[Stored data]
+ + + +
This is an optimization exercise on Yosys and OpenROAD, whose aim is small area and few clock cycles per item, not a production implementation.
In this exercise RTL edits were held to simulation tests only and were not proved equivalent to the original.
No activity file was given, so power comes from the tool's default toggle rates.

==> flow/design.v (excerpt) <==
module positional_list_engine #(
  parameter int CAPACITY   = 16,
  parameter int DATA_WIDTH = 32
) (
  input  logic                            clk,
  input  logic                            rst_n,
  input  logic                            in_tvalid,
  output logic                            in_tready,
  input  logic [ple_pkg::IN_DATA_W-1:0]   in_tdata,
  output logic                            out_tvalid,
  input  logic                            out_tready,
  output logic [ple_pkg::OUT_DATA_W-1:0]  out_tdata
);
export LEC_CHECK = 0
export CAP_MARGIN = 0
export CORE_MARGIN = 2
export CORE_UTILIZATION = 65
export CTS_BUF_LIST = sky130_fd_sc_hd__clkbuf_16
export CTS_CLUSTER_DIAMETER = 90
export CTS_CLUSTER_SIZE = 30
export GPL_TIMING_DRIVEN = 0
export SLEW_MARGIN = 0
export SYNTH_HIERARCHICAL = 1
create_clock -name core_clock -period 3.8 [get_ports {clk}]
run.sh (not shown) runs the stock make flow with config.mk's settings and CLKGATE_MAP_FILE= SYNTH_SCRIPT=/design/flow/synth_recipe.tcl, a recipe that flattens the netlist after the stock synthesis.
The starting point reached the layout checks and failed them: setup timing.
Testbench counts at the start, summed over its fixed seeds: cycles 12,008, items 12,000.
Next try:
--- a/flow/config.mk
+++ b/flow/config.mk
@@ -11,3 +11,3 @@
-export CTS_BUF_LIST = sky130_fd_sc_hd__clkbuf_16
-export CTS_CLUSTER_DIAMETER = 90
-export CTS_CLUSTER_SIZE = 30
+export CTS_BUF_LIST = sky130_fd_sc_hd__clkbuf_8
+export CTS_CLUSTER_DIAMETER = 50
+export CTS_CLUSTER_SIZE = 20
This time the run completed with no timing, DRC or antenna violations.
Synthesized area is unchanged.
Cell count goes up by 1.1%.
Wire length barely changes.
Sequential share of layout area decreases by 0.26 points.
Non-clock buffer count came out lower by 5.
Clock skew is higher by 0.045 ns.
Via count goes up by 0.36%.
Next try:
--- a/flow/config.mk
+++ b/flow/config.mk
@@ -10 +10 @@
-export CORE_UTILIZATION = 65
+export CORE_UTILIZATION = 40
Outcome: The changed run produced a clean layout; flip-flop and latch count does not change; wire length came out lower by 1.2%; synthesized area does not change; critical path depth shrinks by 1; power climbs by 3.5%; worst hold slack gets better by 0.091 ns; register-to-register slack gains 0.06 ns; worst setup slack improved by 0.062 ns; combinational power goes down by about 3%.

* * *

main:
Another version of the RTL of positional_list_engine (not shown whole).
Size: roughly 30000 um^2 of cells after synthesis.
make LEC_CHECK=0 CAP_MARGIN=20 CORE_MARGIN=2 CORE_UTILIZATION=40 SLEW_MARGIN=20 finish   # period 3.8 ns
main: flow complete, layout not clean; failing: negative setup slack
Testbench counts of main, summed over its fixed seeds: cycles 12,008, items 12,000.
Relative to main, the following input files were edited for the feature branch:
Settings: an added CTS_BUF_LIST of sky130_fd_sc_hd__clkbuf_8; an added CTS_CLUSTER_SIZE of 30; a change of CORE_UTILIZATION from 40 to 55.
Findings:
Against main, the feature branch comes in 0.021 ns lower on minimum period implied by the final worst setup slack. Cmp the feature branch vs main: number of instances resized during post-cts repair lower in the feature branch. Completing all stages was not enough for the feature branch: its layout failed the final checks because of negative setup slack. The feature branch: placeable core region is 27% lower than what main reported. The feature branch has initial core utilization above what main had. Cell area | the feature branch vs main | the feature branch smaller. The highest signal layer in the routed design comes out met5 in one run and met4 in the other, namely in the feature branch and main respectively. The final reports for the feature branch and main show post-synthesis to final-layout area growth lower in the former. Against main, the feature branch comes in 1.0 points lower on combinational power share. The higher routing usage on met2 came out of the feature branch.

* * *

positional_list_engine with an RTL version that a note above also has.
Size: about 3,600 cells after synthesis, about 560 flip-flops, roughly 70 I/O pins, ~0.029 sq mm of cells after synthesis.
## positional_list_engine
module positional_list_engine #(
  parameter int CAPACITY   = 16,
  parameter int DATA_WIDTH = 32
) (
  input  logic                            clk,
  input  logic                            rst_n,
  input  logic                            in_tvalid,
  output logic                            in_tready,
  input  logic [ple_pkg::IN_DATA_W-1:0]   in_tdata,
  output logic                            out_tvalid,
  input  logic                            out_tready,
  output logic [ple_pkg::OUT_DATA_W-1:0]  out_tdata
);
Settings: LEC_CHECK=0, CAP_MARGIN=0, CORE_MARGIN=2, CORE_UTILIZATION=60, CTS_BUF_LIST=sky130_fd_sc_hd__clkbuf_16, CTS_CLUSTER_DIAMETER=90, CTS_CLUSTER_SIZE=30, GPL_TIMING_DRIVEN=0, SLEW_MARGIN=0, SYNTH_HIERARCHICAL=1; clock period 3.8 ns.
standard.sh (not shown) runs the stock make flow with config.mk's settings and CLKGATE_MAP_FILE= SYNTH_SCRIPT=/design/flow/synth_recipe.tcl, a recipe that flattens the netlist after the stock synthesis.
==> flow/flow/run.sh <==
#!/bin/bash
# Standard layout, except that the buffers ABC inserts during synthesis are
# removed at floorplan (REMOVE_ABC_BUFFERS=1) instead of kept; placement is
# not timing driven, so the standard flow would otherwise keep them.
set -euo pipefail
bash standard.sh REMOVE_ABC_BUFFERS=1 finish > standard_flow.log 2>&1
Testbench counts at the start, summed over its fixed seeds: cycles 12,008, items 12,000.
Then changed:
==> flow/run.sh (new file) <==
#!/bin/bash
# synth_recipe.tcl (not shown) runs the flow's synth.tcl, then flattens the netlist and writes it again
# the make line also repeats each setting of config.mk as NAME=value (left out here)
make -C /OpenROAD-flow-scripts/flow DESIGN_CONFIG=/design/flow/config.mk WORK_HOME=/design/flow/orfs CLKGATE_MAP_FILE= SYNTH_SCRIPT=/design/flow/synth_recipe.tcl finish
Settings changed: CTS_CLUSTER_DIAMETER 90 to 80, CTS_CLUSTER_SIZE 30 to 34.
removed: flow/flow/run.sh
removed: flow/standard.sh
Result:
- The new run went through all stages and came out clean
- maximum frequency goes up slightly
- routed wire length goes up by a few percent
- final area goes up slightly
Then changed:
Settings changed: CAP_MARGIN 0 to 20, CORE_UTILIZATION 60 to 40, CTS_BUF_LIST sky130_fd_sc_hd__clkbuf_16 to sky130_fd_sc_hd__clkbuf_8, CTS_CLUSTER_DIAMETER 80 to 50, CTS_CLUSTER_SIZE 34 to 20, GPL_TIMING_DRIVEN 0 to not set, SLEW_MARGIN 0 to 20.
Outcome: Sequential power goes down by a few percent; sequential share of layout area goes down by 1.6 points; clock skew goes up by 0.011 ns; sequential cell count does not change; wire length goes down by a little under a tenth; design area goes up by a few percent; via count goes down by a few percent; non-clock buffer count goes up by 33; clock power goes up by a quarter to a third; total power goes up slightly.

* * *

positional_list_engine, a different RTL version from the one above (not shown whole).
For scale: roughly 3700 cells after synthesis, about 540 flip-flops, ~70 I/O pins, ~0.030 mm2 of cells after synthesis.
Design positional_list_engine, start of the top module:
module positional_list_engine #(
  parameter int CAPACITY   = 16,
  parameter int DATA_WIDTH = 32
) (
  input  logic                            clk,
  input  logic                            rst_n,
  input  logic                            in_tvalid,
  output logic                            in_tready,
  input  logic [ple_pkg::IN_DATA_W-1:0]   in_tdata,
  output logic                            out_tvalid,
  input  logic                            out_tready,
  output logic [ple_pkg::OUT_DATA_W-1:0]  out_tdata
);
Settings: LEC_CHECK=0, CAP_MARGIN=20, CORE_MARGIN=2, CORE_UTILIZATION=40, CTS_BUF_LIST=sky130_fd_sc_hd__clkbuf_16, CTS_CLUSTER_DIAMETER=60, CTS_CLUSTER_SIZE=30, SLEW_MARGIN=20, SYNTH_HIERARCHICAL=1; clock period 3.8 ns.
run.sh (not shown) runs the stock make flow with config.mk's settings and CLKGATE_MAP_FILE= SYNTH_SCRIPT=/design/flow/synth_recipe.tcl, a recipe that flattens the netlist after the stock synthesis.
Stock flow here: none of the scripts above is used.
Testbench counts at the start, summed over its fixed seeds: cycles 12,008, items 12,000.
==> next run, changes <==
CAP_MARGIN = 0   (was 20)
CTS_BUF_LIST = sky130_fd_sc_hd__clkbuf_8   (was sky130_fd_sc_hd__clkbuf_16)
CTS_CLUSTER_DIAMETER = 50   (was 60)
CTS_CLUSTER_SIZE = 20   (was 30)
GPL_TIMING_DRIVEN = 0   (was default)
SLEW_MARGIN = 0   (was 20)
After rerunning: The changed run produced a clean layout; sequential cell count does not change; final area falls by about 1.4%; global-route usage rises by 1.6 points; wire length rises by 6.4%; cell count stays flat; critical path depth rises by 1; via count rises by about 1.2%.
==> next run, changes <==
CAP_MARGIN = 20   (was 0)
GPL_TIMING_DRIVEN = default   (was 0)
SLEW_MARGIN = 20   (was 0)
=> Count of clock-buffer cells in the layout goes up by 9. Die area is unchanged. Routed wire length goes down by 5.7%. Area after synthesis does not change. Clock power goes up by 8.3%. Maximum frequency is about the same.

* * *

## v6
RTL: one of the versions met above, not the one the previous note started from.
For scale: roughly 560 flip-flops, roughly 70 I/O pins.
Settings: LEC_CHECK=0, CAP_MARGIN=0, CORE_MARGIN=2, CORE_UTILIZATION=60, CTS_BUF_LIST=sky130_fd_sc_hd__clkbuf_16, CTS_CLUSTER_DIAMETER=90, CTS_CLUSTER_SIZE=30, GPL_TIMING_DRIVEN=0, SLEW_MARGIN=0, SYNTH_HIERARCHICAL=1; clock period 3.8 ns.
The final layout from v6, which completed every stage, passed the timing, design-rule and antenna checks at the end of the flow.
Testbench counts of v6, summed over its fixed seeds: cycles 12,008, items 12,000.
Here is what was changed in the inputs of v7 compared with v6.
diff --git a/flow/config.mk b/flow/config.mk
--- a/flow/config.mk
+++ b/flow/config.mk
@@ -9,3 +9,3 @@
 export CORE_MARGIN = 2
-export CORE_UTILIZATION = 60
+export CORE_UTILIZATION = 40
 export CTS_BUF_LIST = sky130_fd_sc_hd__clkbuf_16
--- outcome ---
Summary of v7 over v6: count of non-CTS buffers in the layout climbed about 3.3%; non-filler instance count after layout climbed 356.
Layout overhead on the synthesized area came out higher on v7 than on v6.
Summary of v7 over v6: setup slack after layout dropped 22 ps, total leakage power shows an increase of about 1.2%, combinational power now smaller, total routed wirelength has decreased.

[afterwards: timing with drivers on the ports]
The flow's constraints put no driver on any port. The routed layouts listed below were extracted and timed again, unchanged, in two steps. Step 1: set_driving_cell puts a clkbuf_16 on clk and a buf_2 on each other input, an assumption about the parent block. Step 2 times the ports against the registers' clock, not the clock port: input delays grow and output delays shrink by t, the midpoint of the rising clock arrivals with the driver on. Three values: ideal, step 1, step 2; two values: the first two.
| run | shift t [ns] | slack for setup (ns) | worst data-port slew with drivers (ns) | pins driven straight from the clock port |
|---|---|---|---|---|
| the first run of note 1 | 0.677 | -0.007 / 0.003 / -0.656 | 0.04 | 1 |
| the second run of note 1 | 0.748 | 0.058 / 0.058 / -0.613 | 0.04 | 1 |
| the third run of note 1 | 0.752 | 0.121 / 0.121 / -0.562 | 0.04 | 1 |
| main | 0.704 | -0.796 / -0.771 / -1.475 | 0.09 | 1 |
| the feature branch | 0.762 | -0.775 / -0.736 / -1.499 | 0.05 | 1 |
| the first run of note 3 | 0.683 | 0.088 / 0.126 / -0.557 | 0.10 | 1 |
| the second run of note 3 | 0.653 | 0.105 / 0.105 / -0.490 | 0.03 | 1 |
| the third run of note 3 | 0.754 | 0.257 / 0.257 / -0.428 | 0.09 | 1 |
| the first run of note 4 | 0.684 | 0.120 / 0.161 / -0.524 | 0.07 | 1 |
| the second run of note 4 | 0.774 | 0.109 / 0.109 / -0.627 | 0.05 | 1 |
| the third run of note 4 | 0.757 | 0.106 / 0.106 / -0.592 | 0.07 | 1 |
| v6 | 0.689 | 0.117 / 0.117 / -0.477 | 0.03 | 1 |
| v7 | 0.697 | 0.094 / 0.101 / -0.560 | 0.04 | 1 |
With both steps, setup timing fails in 10 of these runs, where it was met with ideal ports. The setup slack of the second run of note 4, which loses most, moves by 0.000 ns with the drivers and by -0.736 ns with both steps.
+ + + +
__Problem description__
Using the records above, copy each line that contains "completed".

__Solution for this task__
This time the run completed with no timing, DRC or antenna violations.
The final layout from v6, which completed every stage, passed the timing, design-rule and antenna checks at the end of the flow.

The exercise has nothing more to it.